Posted 08 August 2018 | By Zachary Brennan 

CMS to Use Step Therapy to try to Drive Down Drug Spending

The Centers for Medicare and Medicaid Services (CMS) late Tuesday announced plans to begin using what’s called step therapy to try to lower the spend on Part B drugs by about 20% in Medicare Advantage plans.

Step therapy in this instance is a negotiating tool whereby Medicare Advantage plans can require patients to use cheaper drugs ahead of other, more expensive competitors, potentially lowering costs.

“For the first time, CMS will provide Medicare Advantage plans — private health insurance plans that provide Medicare benefits to 20 million Medicare beneficiaries (a third of all beneficiaries in Medicare) — the option of negotiating for Part B drugs in a way that lowers costs and improves the quality of care,” CMS said in a statement.

Beginning 1 January 2019, Medicare Advantage plans will ensure patients newly prescribed a medicine receive the most preferred and cost-effective drug first, allowing patients to begin treatment with a biosimilar in some cases.

But whether this move will amount to significant savings remains to be understood.
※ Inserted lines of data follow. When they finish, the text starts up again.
==> /design/flow/design.v <==
module Buad_Rate (clk,rst,RX_tick,TX_tick);
	parameter CLK_FREQ = 50_000_000;  
	parameter BUAD_RATE = 9600;
	localparam TX_DIV = CLK_FREQ / (BUAD_RATE * 2);
	localparam RX_DIV = CLK_FREQ / (BUAD_RATE * 16 * 2);
	input clk,rst;
	output reg RX_tick,TX_tick;
	reg [15:0] tx_count , rx_count;
	always @(posedge clk or posedge rst) begin
		if (rst) begin
			tx_count <= 0;
			rx_count <= 0;
			RX_tick <= 0;
			TX_tick <= 0;
		end else begin
			if (tx_count == TX_DIV - 1) begin
				tx_count <= 0;
				TX_tick <= ~ TX_tick;
			end else begin
				tx_count <= tx_count + 1;
			end
			if (rx_count == RX_DIV-1) begin
				rx_count <= 0;
				RX_tick <= ~ RX_tick;
			end else begin
				rx_count <= rx_count + 1;
			end
		end
	end
endmodule : Buad_Rate
module Top (clk,rst,TX_data,transmit,TxD,Rx_Data,busy,valid_rx,parity_error,stop_error);
	input clk,rst,transmit;          
    input [7:0] TX_data; 
    output TxD,busy,valid_rx,parity_error,stop_error; 
    output [7:0] Rx_Data; 
    wire RX_tick, TX_tick;
    wire RxD;
    Buad_Rate #(.CLK_FREQ(50_000_000),.BUAD_RATE(9600)) baud_gen (.clk(clk),.rst(rst),.RX_tick(RX_tick),.TX_tick(TX_tick));
    UART_TX #(.D_WIDTH(8)) tx_module (.clk(TX_tick),.rst(rst),.TX_data(TX_data),.transmit(transmit),.busy(busy),.TxD(TxD));
    UART_RX #(.WIDTH(8)) rx_module (.clk(RX_tick),.rst(rst),.RxD(TxD),.Rx_Data(Rx_Data),
    	      .valid_rx(valid_rx),.parity_error(parity_error),.stop_error(stop_error));
endmodule
module UART_RX (clk,rst,RxD,Rx_Data,valid_rx,parity_error,stop_error);
	parameter WIDTH = 8;
	localparam IDLE=0 , START=1 , DATA=2 , PARITY=3 , STOP=4;
	input clk,rst,RxD;
	output reg valid_rx,parity_error,stop_error;
	output reg [WIDTH-1 : 0] Rx_Data;
	reg [2:0] state;
	reg [WIDTH-1 : 0] Rx_Data_reg;
	reg [2:0] bit_counter;
	reg parity_check,parity_bit;
	reg [3:0] sample_count;
	always @(posedge clk) begin
		if(rst) begin
			state <= IDLE;
			Rx_Data <= 0;
			Rx_Data_reg <= 0;
			valid_rx <= 0;
			parity_error <= 0;
			stop_error <= 0;
			parity_check <= 0;
			parity_bit <= 0;
			bit_counter <= 0;
		end else begin
			case (state)
				IDLE : begin
					valid_rx <= 0;
					parity_error <= 0;
					stop_error <= 0;
					if (RxD == 0) begin  
						state <= START;
						sample_count <= 0;
						bit_counter <= 0;
						parity_check <= 0;
					end
				end
				START : begin
					if (sample_count == 7) begin
						sample_count <= 0;
						state <= DATA;
					end else
						sample_count <= sample_count + 1;
				end
				DATA : begin
					if (sample_count == 15) begin
						Rx_Data_reg [bit_counter] <= RxD;
						parity_check <= parity_check ^ RxD;
						sample_count <= 0;
						if (bit_counter == 7)
							state <= PARITY;
						else
							bit_counter <= bit_counter + 1;
					end else
						sample_count <= sample_count + 1;
				end
				PARITY : begin
					if (sample_count == 15) begin
						parity_bit <= RxD;
						state <= STOP;
						sample_count <= 0;
					end else begin
						sample_count <= sample_count + 1;
					end
				end
				STOP : begin
					if (sample_count == 15) begin
						if (RxD == 1) begin
							Rx_Data <= Rx_Data_reg;
							valid_rx <= 1;
							parity_error <= (parity_check != parity_bit);
							stop_error <= 0;
						end else begin
							stop_error <= 1;
							parity_error <= (parity_bit != parity_check);
						end
						state <= IDLE;
					end else begin
						sample_count <= sample_count + 1;
					end
				end
				default : state <= IDLE;
			endcase
		end
	end
endmodule : UART_RX
module UART_TX (clk,rst,TX_data,transmit,busy,TxD);
	parameter D_WIDTH = 8;
	localparam IDLE=0 , START=1 , DATA=2 , PARITY=3 , STOP=4;
	input clk,rst,transmit;
	input [D_WIDTH-1 : 0] TX_data;
	output reg busy,TxD;
	reg [2:0] state,bit_counter;
	reg parity_bit;
	reg [D_WIDTH-1 : 0] TX_data_reg;
	wire parity_calc;
	assign parity_calc = ^ TX_data;  
	always @(posedge clk) begin
		if(rst) begin
			state <= IDLE;
			bit_counter <= 0;
			parity_bit <= 0;
			TX_data_reg <= 0;
			TxD <= 1;  
			busy <= 0;
		end else begin
			case (state)
				IDLE : begin
					TxD <= 1;
					busy <= 0;
					if (transmit) begin
						state <= START;
						TX_data_reg <= TX_data;
						parity_bit <= parity_calc;
					end
				end
				START : begin
					TxD <= 0;  
					state <= DATA;
					bit_counter <= 0;
					busy <= 1;
				end
				DATA : begin
					TxD <= TX_data_reg[bit_counter];
					if (bit_counter == 7)
						state <= PARITY;
					else
						bit_counter <= bit_counter + 1;
				end
				PARITY : begin
					TxD <= parity_bit;
					state <= STOP;
				end
				STOP : begin
					TxD <= 1;  
					state <= IDLE;
					busy <= 0;
				end
				default : state <= IDLE;
			endcase
		end
	end
endmodule : UART_TX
Bernstein biotech analyst Ronny Gal said in a note to investors that the target of this action “appears to be biosimilars” but he’s “uncertain how effective this new policy would be in pushing biosimilars yet. Our impression is that this will not be a decisive change. (i) Medicare Advantage is not a very large segment of the market.”

But he also said, “The added financial incentive may prove sufficient to switch the MA segment of the market over to using biosimilars.”

Industry lobbying group PhRMA, meanwhile, was not happy with the move by CMS.

“PhRMA has serious concerns with the new CMS guidance regarding Medicare Advantage coverage of Part B medicines and the implications for patients suffering from complex conditions. Step therapy will delay many patients’ access to medicines they need, interfere with the patient-physician relationship and increase burdens on physicians to comply with new, more complicated requirements,” the group said in a statement.

On the other side of the coin, the Pharmaceutical Care Management Association (PCMA), which represents pharmacy benefit managers (PBMs), said in a statement that the announcement “to include greater use of PBM tools in Medicare Part B through Medicare Advantage Prescription Drug Plans is an important step toward reducing costs for the program and beneficiaries.

“Some of the highest priced drugs are found in Medicare Part B, where PBMs currently don't play any meaningful role,” the PCMA said.